XML (eXtensible Markup Language) has now been adopted as a standard for representation and exchange of data on the web. XML based data exchange occurs in many applications such as finance, health, e-commerce and other application areas. A major goal of a database is to ensure consistency of the data. Integrity constraints are rules which guarantee the consistency of a database. We consider XML constraints in the setting of distributed XML databases. A single update (XUpdate (Tatarinov et al., 2001), (Laux & Martin, 2000)) on one site might cause a global constraint (global XConstraint) to be violated. By global XConstraints, we mean global semantic integrity constraints affecting multiple XML databases. We need an approach to check for such constraint violations. In the XML database setting, the majority of the times, users are interested in generating (updating), integrating and exchanging data. So, frequent updates on XML data may cause frequent global constraint violations. Hence we need an approach that will efficiently and speedily check for such global constraint violations.

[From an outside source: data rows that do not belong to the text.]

<file path="src/rtl/clkdisc_pkg.sv">
package clkdisc_pkg;

  typedef enum logic [2:0] {
    SUP_ACQUIRE = 3'd0,
    SUP_ARM     = 3'd1,
    SUP_TRACK   = 3'd2,
    SUP_HOLD    = 3'd3,
    SUP_SLEW    = 3'd4
  } sup_state_e;

  // Drift strictly beyond a limit (used for the resync decision).
  function automatic logic over_limit(input logic [31:0] mag, input logic [31:0] lim);
    return mag > lim;
  endfunction

  // Drift at or inside a window (used to end slow correction).
  function automatic logic inside_window(input logic [31:0] mag, input logic [31:0] win);
    return mag <= win;
  endfunction

endpackage

</file>
<file path="src/rtl/clkdisc_silence_timer.sv">
module clkdisc_silence_timer #(
  parameter int TMO_W = 12
) (
  input  logic             clk,
  input  logic             rst,
  input  logic             run_i,
  input  logic             judge_i,
  input  logic             sync_i,
  input  logic [TMO_W-1:0] limit_i,
  output logic             expire_o
);
  localparam logic [TMO_W-1:0] CNT_MAX = {TMO_W{1'b1}};

  logic [TMO_W-1:0] cnt_q;

  always_ff @(posedge clk) begin
    if (rst || !run_i || sync_i) begin
      cnt_q <= '0;
    end else if (cnt_q != CNT_MAX) begin
      cnt_q <= cnt_q + 1'b1;
    end
  end

  assign expire_o = judge_i && !sync_i && (cnt_q >= limit_i);
endmodule

</file>
<file path="src/rtl/clkdisc_ref_latch.sv">
module clkdisc_ref_latch (
  input  logic clk,
  input  logic rst,
  input  logic arm_i,
  input  logic set_i,
  output logic seen_o
);
  logic lat_q;

  always_ff @(posedge clk) begin
    if (rst || !arm_i) begin
      lat_q <= 1'b0;
    end else if (set_i) begin
      lat_q <= 1'b1;
    end
  end

  assign seen_o = lat_q || (arm_i && set_i);
endmodule

</file>
<file path="src/rtl/clkdisc_fsm.sv">
module clkdisc_fsm
  import clkdisc_pkg::*;
#(
  parameter int DRIFT_W = 16
) (
  input  logic               clk,
  input  logic               rst,
  input  logic               cal_done_i,
  input  logic               sync_i,
  input  logic               period_tick_i,
  input  logic               expire_i,
  input  logic               lost_seen_i,
  input  logic [DRIFT_W-1:0] drift_i,
  input  logic [DRIFT_W-1:0] resync_thr_i,
  input  logic [DRIFT_W-1:0] window_thr_i,
  output sup_state_e         state_o
);
  sup_state_e state_q, state_d;
  logic       drift_big, drift_ok;

  assign drift_big = over_limit(32'(drift_i), 32'(resync_thr_i));
  assign drift_ok  = inside_window(32'(drift_i), 32'(window_thr_i));

  always_comb begin
    state_d = state_q;
    unique case (state_q)
      SUP_ACQUIRE: if (cal_done_i) state_d = SUP_ARM;
      SUP_ARM:     state_d = SUP_TRACK;
      SUP_TRACK: begin
        if (expire_i)           state_d = SUP_HOLD;
        else if (period_tick_i) state_d = SUP_ARM;
      end
      SUP_HOLD: begin
        if (sync_i) begin
          if (lost_seen_i)    state_d = SUP_ACQUIRE;
          else if (drift_big) state_d = SUP_SLEW;
          else                state_d = SUP_TRACK;
        end
      end
      SUP_SLEW: if (sync_i && drift_ok) state_d = SUP_TRACK;
      default:  state_d = SUP_ACQUIRE;
    endcase
  end

  always_ff @(posedge clk) begin
    if (rst) state_q <= SUP_ACQUIRE;
    else     state_q <= state_d;
  end

  assign state_o = state_q;
endmodule

</file>
<file path="src/rtl/clkdisc_supervisor.sv">
module clkdisc_supervisor
  import clkdisc_pkg::*;
#(
  parameter int DRIFT_W = 16,
  parameter int TMO_W   = 12
) (
  input  logic               clk,
  input  logic               rst,
  input  logic               sync_evt_i,
  input  logic               cal_done_i,
  input  logic               period_tick_i,
  input  logic               ref_lost_i,
  input  logic [DRIFT_W-1:0] drift_i,
  input  logic [DRIFT_W-1:0] resync_thr_i,
  input  logic [DRIFT_W-1:0] window_thr_i,
  input  logic [TMO_W-1:0]   timeout_i,
  output logic               dac_hold_o,
  output logic               cmp_load_o,
  output logic               slow_corr_o,
  output logic [2:0]         state_o
);
  sup_state_e cur_state;
  logic       in_arm, in_track, in_hold, in_slew;
  logic       silence_expire;
  logic       lost_seen;

  assign in_arm   = (cur_state == SUP_ARM);
  assign in_track = (cur_state == SUP_TRACK);
  assign in_hold  = (cur_state == SUP_HOLD);
  assign in_slew  = (cur_state == SUP_SLEW);

  clkdisc_silence_timer #(.TMO_W(TMO_W)) u_timer (
    .clk      (clk),
    .rst      (rst),
    .run_i    (in_arm || in_track),
    .judge_i  (in_track),
    .sync_i   (sync_evt_i),
    .limit_i  (timeout_i),
    .expire_o (silence_expire)
  );

  clkdisc_ref_latch u_lost (
    .clk    (clk),
    .rst    (rst),
    .arm_i  (in_hold),
    .set_i  (ref_lost_i),
    .seen_o (lost_seen)
  );

  clkdisc_fsm #(.DRIFT_W(DRIFT_W)) u_fsm (
    .clk           (clk),
    .rst           (rst),
    .cal_done_i    (cal_done_i),
    .sync_i        (sync_evt_i),
    .period_tick_i (period_tick_i),
    .expire_i      (silence_expire),
    .lost_seen_i   (lost_seen),
    .drift_i       (drift_i),
    .resync_thr_i  (resync_thr_i),
    .window_thr_i  (window_thr_i),
    .state_o       (cur_state)
  );

  assign dac_hold_o  = in_hold;
  assign cmp_load_o  = in_arm;
  assign slow_corr_o = in_slew;
  assign state_o     = cur_state;
endmodule

</file>
<file path="config.mk">
export PLATFORM = sky130hd
export DESIGN_NAME = clkdisc_supervisor
export DESIGN_NICKNAME = d
export VERILOG_FILES = /design/src/rtl/clkdisc_pkg.sv /design/src/rtl/clkdisc_silence_timer.sv /design/src/rtl/clkdisc_ref_latch.sv /design/src/rtl/clkdisc_fsm.sv /design/src/rtl/clkdisc_supervisor.sv
export SDC_FILE = /design/constraint.sdc
export NUM_CORES = 1
export LEC_CHECK = 0
export ABC_CLOCK_PERIOD_IN_PS = 7000
export BUFFER_PORTS_ARGS = -buffer_cell sky130_fd_sc_hd__buf_2
export CAP_MARGIN = 20
export CORE_UTILIZATION = 31
export CTS_CLUSTER_SIZE = 16
export DETAILED_ROUTE_END_ITERATION = 10
export GPL_TIMING_DRIVEN = 0
export PLACE_DENSITY = 0.55
export SLEW_MARGIN = 40
export SYNTH_ARGS = -nofsm -noshare
export SYNTH_HDL_FRONTEND = slang
export SYNTH_HIERARCHICAL = 1
export SYNTH_SLANG_ARGS = --single-unit
</file>
<file path="constraint.sdc">
create_clock -name clk -period 7 [get_ports clk]
set_clock_uncertainty 0.05 [all_clocks]
set_input_delay 0.35 -clock clk [delete_from_list [all_inputs] [get_ports clk]]
set_output_delay 0.35 -clock clk [all_outputs]
set_load 0.1 [all_outputs]
</file>
======== Yosys cells after proc, flatten, opt, wreduce, memory -nomap -nowiden ========
Index checks and enable logic that the tools add are counted.
word-level totals
  flip-flop bits (word level) ............. 16
  input port bits ......................... 66
  output and inout port bits .............. 6
  logic and storage cells ................. 38
cells by class
  $add $sub $neg .......................... 1
  magnitude comparators ................... 3
  eq/ne operators ......................... 9
  multiplexer cells ....................... 8
  reductions and logical operators ........ 14
operator list
  operator                                               count
  two-way mux 3 bit                                      7
  greater-than comparator 16 bit                         1
  <= comparator 16 bit                                   1
  case mux 3 bit (5 select lines)                        1
  adder 12 x 1 -> 12 bit, second input constant          1
  >= comparator 12 bit                                   1
  inequality test 12 bit, second input constant          1
  equality test 3 x 2 -> 1 bit, second input constant    2
  logical OR 1 bit                                       5
  logical AND 1 bit                                      4
  inequality test 2 bit, second input constant           2
  AND reduction 4 bit                                    1
  equality test 3 x 1 -> 1 bit, second input constant    1
  equality test 3 bit, second input constant             1
  zero test 1 bit                                        3
  zero test 3 bit                                        1
  inequality test 3 x 2 -> 1 bit, second input constant  1
  inequality test 2 x 1 -> 1 bit, second input constant  1

======== Logic depth before layout (Yosys ltp) ========
Gate-level depths: netlist (run 1).
  word-level depth ........................ 6
  depth in mapped cells ................... 11
  mapped depth without buffers ............ 11

======== Modules after synthesis ========
The synthesis (run 1) kept the hierarchy.
by module, submodules not included
  module                 times used  cells an instance  area each (sq um)  sequential area each (sq um)
  clkdisc_fsm            1           144                1019.7             60.1
  clkdisc_silence_timer  1           105                885.8              240.2
  clkdisc_ref_latch      1           4                  45.0               20.0
  clkdisc_supervisor     1           6                  45.0               0.0

======== Worst setup path after synthesis (run 1) ========
OpenSTA, ideal clock, no wires.
  kind .................................... register to output
  start point ............................. register u_fsm.state_q[2] (netlist: u_fsm/state_o[2])
  end point ............................... output slow_corr_o
  arrival time ............................ 3.397 ns
  required time ........................... 6.600 ns
  setup slack ............................. 3.203 ns
  stages on the path, launching flop included .. 2
  path buffers ............................ 0
  cell sequence ........................... dfxtp_1 > nor3b_1
on the way
  longest elaborated chain between the ends .. 1
RTL lines
  item                      RTL line                  RTL
  start: declaration        clkdisc_fsm.sv:18         sup_state_e state_q, state_d;
  start signal: assignment  clkdisc_fsm.sv:47         else state_q <= state_d;
  equality test 3 bit       clkdisc_supervisor.sv:30  assign in_slew = (cur_state == SUP_SLEW);
  end: declaration          clkdisc_supervisor.sv:19  output logic slow_corr_o,
Every way passes these cells.

======== Worst setup path after layout (run 1) ========
  start point ............................. register u_fsm.state_q[1] (netlist: u_fsm/state_o[1])
  end point ............................... register u_fsm.state_q[1] (netlist: u_fsm/state_o[1])
on the way
  elaborated cells on any way between the ends .. 18
  classes of those cells .................. 8 x eq/ne; 4 x mux; 6 x reduce/logical
RTL lines
  item                                                                           RTL line                     RTL
  equality test 3 x 2 -> 1 bit (*)                                               clkdisc_supervisor.sv:28     assign in_track = (cur_state == SUP_TRACK);
  via in_track                                                                   clkdisc_supervisor.sv:23     logic in_arm, in_track, in_hold, in_slew;
  logical AND 1 bit (*) (2 in a row)                                             clkdisc_silence_timer.sv:24  assign expire_o = judge_i && !sync_i && (cnt_q >= limit_i);
  via silence_expire                                                             clkdisc_supervisor.sv:24     logic silence_expire;
  two-way mux 3 bit / inequality test 3 x 2 -> 1 bit (equally long branches)     -
  case mux 3 bit (5 select lines) / AND reduction 4 bit (equally long branches)  -
The timed path passes the listed nets; every way through them passes the cells marked *. The select of a mux whose other input is x is not followed.
A chain may end at the register's enable or synchronous reset.

==> results by group, run 1 <==
Floorplanning
  • Die X: 82.2 um
  • Core ar.: 0.00606 mm2
  • Initial Util: 32.9%
  • Die area: 0.00676 mm2
  • Num rows: 28
  • IO Pins: 72
  • Die Ht: 82.2 um

Final layout
  • P&R area growth vs syn: 25.3%
  • Core Util, Final: 41.2%
  • Layout cell share with drive strength beyond 1: 26.0%
  • Ant. Diodes: 0
  • Fillers: 639
  • Fin nets: 446

Timing
  • Final TNS setup: 0 ns
  • Final worst-path cycle share: 42.3%
  • Slew @ Worst Pin: 0.484 ns
  • Slew HR: 68.0%
  • Min cycle time layout: 2.96 ns
  • Fin. max-slew vios: 0
  • Final Hold Viols: 0
  • Fmax: 338 MHz
  • RSZ-0062 raised after global routing: false
  • Final setup fails: 0

CTS
  • Clk pin slew, worst setup/hold paths: 0.07 ns
  • CTS tree: built
  • Worst-Skew Late Latency: 0.25 ns
  • Number of CTS-inserted buffers: 3
  • Htree depth: 1
  • Clock sinks: 16
  • CTS Root Cell: clkbuf_8
  • Cts hold-fix bufs: 0
  • Setup repair bufs after CTS: 0
  • Clock Path Buffers: 2
  • Post_cts resized: 0

Worst setup path
  • Worst-path cell chain: nor3b_1, nand2b_1, nor3_1, or4b_1, o21ai_0, or4bb_1, o21ai_0, a21o_1, a31oi_1, o41ai_2
  • Flop2flop setup slack: 4.04 ns
  • Critical setup path kind: register to register
  • Slowest cell on the critical path: dfxtp_1
  • CP max FO: 15
  • WP data required: 7.11 ns
  • Delay-heaviest family, CP: simple AND/OR/NAND/NOR gates
  • Critical path endpoint category: register
  • Most used cell, CP: o21ai_0
  • CP Launch Type: register
  • Critical Path AT: 3.07 ns
  • CP bufs+invs: 0
  • CP peak stage delay: 0.61 ns

Synthesis
  • Avg Cell Area, Syn: 7.71 um2
  • Synth area leader: ha_1
  • Top-count cell post-synth: ha_1
  • Prevailing post-synth register cell: dfxtp_1
  • Yosys cell types: 47
  • Yosys Warn Count: 6
  • Syn Std Cell Area: 0.00200 mm2
  • Post-Syn Instances: 259
  • Async SR Flop Fraction: 0%
  • Synth top cells by count: ha_1 (45), inv_1 (44), a21oi_1 (25), nand2_1 (20), nor2_1 (18)
  • Synthesis-stage register bit count: 16
  • Largest cells by area after synthesis: ha_1 (28%), dfxtp_1 (16%), inv_1 (8.3%)
  • Post-synth EDFFs: 0
  • Seq/Total Area, Yosys: 16.1%
  • Top cell type's share of synthesized area: 28.2%
  • Synth Net Count: 370

Power
  • PD cells: 108 mW/mm2
  • Leakage: 1.33 nW
  • Peak supply drop: 0.0627 mV

Route
  • Met1 wire length: 2320 um
  • DR top layer: met4
  • DRT Pass-1 Iters: 4
  • Met2 Routed Length: 2030 um
  • Routed len/inst: 11.2 um
  • DRC Markers: 0
  • DR iter-0 viols: 102
  • Antenna viol nets, final: 0
  • Drt via density: 4.91
  • DRT Wirelength: 4570 um
  • Met3 wire length: 201 um
  • Vias: 2007

Placed design
  • Final HPWL DP: 3940 um
  • # port buffers: 71
  • GPL Wtd Cong: 0.748

Global routing
  • First-pass GRT wire length: 7980 um
  • GRT Residual Overflow: 0
  • Largest net degree at the start of global routing: 16
  • Number of global-route vias before repair: 1850
  • Initial antenna violation count: 0
  • GRT Util Overall: 14.7%

Flow run
  • Max Cap Viol: 0

Status
  • Status: finished, final reports clean

Hold path
  • Hold Crit Class: input pin to register
-- final timing paths --
path | startpoint | to | depth (start not counted)
worst max register to register | u_fsm/state_o[1]$_SDFFE_PP0P_ | u_fsm/state_o[1]$_SDFFE_PP0P_ | 10
worst min register to register | u_timer/cnt_q[1]$_SDFFE_PP0P_ | u_timer/cnt_q[1]$_SDFFE_PP0P_ | 2
worst min-delay path | rst | u_lost/lat_q$_SDFFE_PP0P_ | 2
worst max-delay path | u_fsm/state_o[1]$_SDFFE_PP0P_ | u_fsm/state_o[1]$_SDFFE_PP0P_ | 10
-- cells in the final DEF (no fill, tap or decap), types with 2 or more instances in the layout --
cell       count
buf_2         71
ha_1          45
inv_1         44
a21oi_1       25
nand2_1       20
nor2_1        18
dfxtp_1       16
nand4_1        9
o21ai_0        8
nor3_1         8
xor2_1         5
nor3b_1        4
clkbuf_8       4
or3_1          4
xnor2_1        3
o211ai_1       3
a21o_1         3
nand3_1        3
nand4_2        3
clkbuf_1       2
nor2b_1        2
o21a_1         2
a211oi_1       2
a31oi_1        2
nand2b_1       2
a2111oi_0      2
and2_1         2
-- metal layers --
layer / up-vias / track usage (%)
li1: 1074 / -
met1: 878 / 20.8
met2: 53 / 24.4
met3: 2 / 1.65
met4: 0 / 2.11
met5: - / 0
-- flip-flops by register name, indices dropped and copies added, names as in the netlist --
register       count
u_lost/lat_q       1
u_timer/cnt_q     12
u_fsm/state_o      3
-- report_power, final --
| group | total (mW) | internal (mW) | switching (mW) |
|---|---|---|---|
| Sequential | 0.0950 | 0.0923 | 0.00268 |
| Combinational | 0.0918 | 0.0396 | 0.0521 |
| Clock | 0.0838 | 0.0499 | 0.0339 |
-- cells by family (layout without fill, tap and decap cells) --
kind of cell | Yosys count | after routing | share of synthesized area, %
AND/OR/NAND/NOR | 87 | 87 | 25.2
AO/OA/AOI/OAI | 56 | 56 | 17.9
buffers and inverters | 46 | 121 | 8.65
adder cells (fa/ha/maj) | 45 | 45 | 28.2
flip-flops | 16 | 16 | 16.1
XOR/XNOR | 8 | 8 | 3.51
multiplexers | 1 | 1 | 0.502
-- worst reg2reg max path, delay by kind of cell (launching register included) --
family          cells  cell delay, ns
simple gates        5            1.49
flops               1            0.61
compound gates      5            0.71
-- through the flow --
stage | std cells | setup WS (ns) | instance area, um2 | total power [mW] | hold slack (ns)
after floorplan | 259 | 3.20 | 2000 | 0.155 | 0.370
after global placement | 405 | 4.12 | 2440 | 0.188 | 0.427
after detailed placement | 405 | 4.08 | 2440 | 0.189 | 0.442
after CTS | 409 | 4.06 | 2500 | 0.274 | 0.302
after global routing | 409 | 3.83 | 2500 | 0.291 | 0.305
final | 409 | 4.04 | 2500 | 0.271 | 0.306
-- cell type report --
class	count	area (um2)	area share, %
sequential	16	320	12.8
tap	75	93.8	3.75
buffer	2	7.51	0.300
multi-input combinational	197	1500	60.1
timing repair buffer	71	355	14.2
inverter	44	165	6.61
clock buffer	4	55.1	2.20
No activity file was read; power rests on OpenSTA's default activity.
==> run 2, diff against run 1 <==
--- a/config.mk
+++ b/config.mk
@@ -5,14 +5,15 @@
 export SDC_FILE = /design/constraint.sdc
 export NUM_CORES = 1
 export LEC_CHECK = 0
-export ABC_CLOCK_PERIOD_IN_PS = 7000
+export ABC_AREA = 1
+export ABC_CLOCK_PERIOD_IN_PS = 2900
 export BUFFER_PORTS_ARGS = -buffer_cell sky130_fd_sc_hd__buf_2
 export CAP_MARGIN = 20
 export CORE_UTILIZATION = 31
 export CTS_CLUSTER_SIZE = 16
 export DETAILED_ROUTE_END_ITERATION = 10
 export GPL_TIMING_DRIVEN = 0
-export PLACE_DENSITY = 0.55
+export PLACE_DENSITY = 0.54
 export SLEW_MARGIN = 40
 export SYNTH_ARGS = -nofsm -noshare
 export SYNTH_HDL_FRONTEND = slang
==> constraint.sdc (replaced) <==
create_clock -name clk -period 2.9 [get_ports clk]
set_clock_uncertainty 0.05 [all_clocks]
set_input_delay 0.145 -clock clk [delete_from_list [all_inputs] [get_ports clk]]
set_output_delay 0.145 -clock clk [all_outputs]
set_load 0.1 [all_outputs]
==> run 2 against run 1 <==
Against the previous run: fmax rose by 37%; highest routed layer unchanged; die area grew 8.6%; largest cell class unchanged; hold slack got worse by 0.25 ns; setup slack worse by 3.3 ns; design area increased by 8.4%; first-iteration DRC count fell by 35%; critical path depth grew 3.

There are two major approaches to this problem. The first would be to translate the XML document into relational data using methods such as those found in Shanmugasundaram et al. (1999), Chen et al. (2003) and Fong and Wong (2004). And then, map the updates and constraints on the XML data to corresponding updates and constraints on the relational data (Chen et al., 2002a). Now the problem of constraint checking on XML data is pushed to the problem of constraint checking on relational data. There are well established models for constraint checking in the relational world. However, this approach suffers from the overhead cost involved in transforming XML data into relational data (Kane, Su & Rundensteiner, 2002). The second approach would be to check for constraint violations on the XML data without transforming to relational data. It should be noted that using the first approach vs. second depends on the application being considered. If the application contains millions of records and if it benefits to use relational database features such as querying, fast indexing, etc., it is worth while to consider the first one otherwise the second approach suffices for a normal sized application. In this chapter, we consider the second approach.
A naïve solution would first update an XML document and then check for constraint violations. If a constraint is violated, we can rollback. However, such a naïve solution suffers from the overhead of time and resources spent on rollback. Also, the update statement is checked against all the constraints with the total new updated database state. However, in an incremental constraint checking strategy (Fan, 2005), (Bouchou et al., 2005), constraints are checked incrementally only on the updated document. Hence, we need an approach that would check for constraint violations before updating the database and therefore obviates the need for rollback situations.
In our constraint checking procedure, constraint violations are checked at compile time, before updating the database. Our approach centers on the design of the XConstraint Checker. Given an XUpdate (Tatarinov et al., 2001), (Laux & Martin, 2000) statement and a list of global XConstraints, we generate sub XConstraint checks corresponding to local sites. Sub XConstraint is an XML constraint, expressed as an XQuery, local to a single site (more details in Section 4). The results gathered from these sub XConstraints determine if the XUpdate statement violates any global XConstraints. Our approach is efficient; since we do not require the update statement to be executed before the constraint check is carried out and hence, we avoid any rollback situations. Our approach achieves speed as the sub constraint checks can be executed in parallel.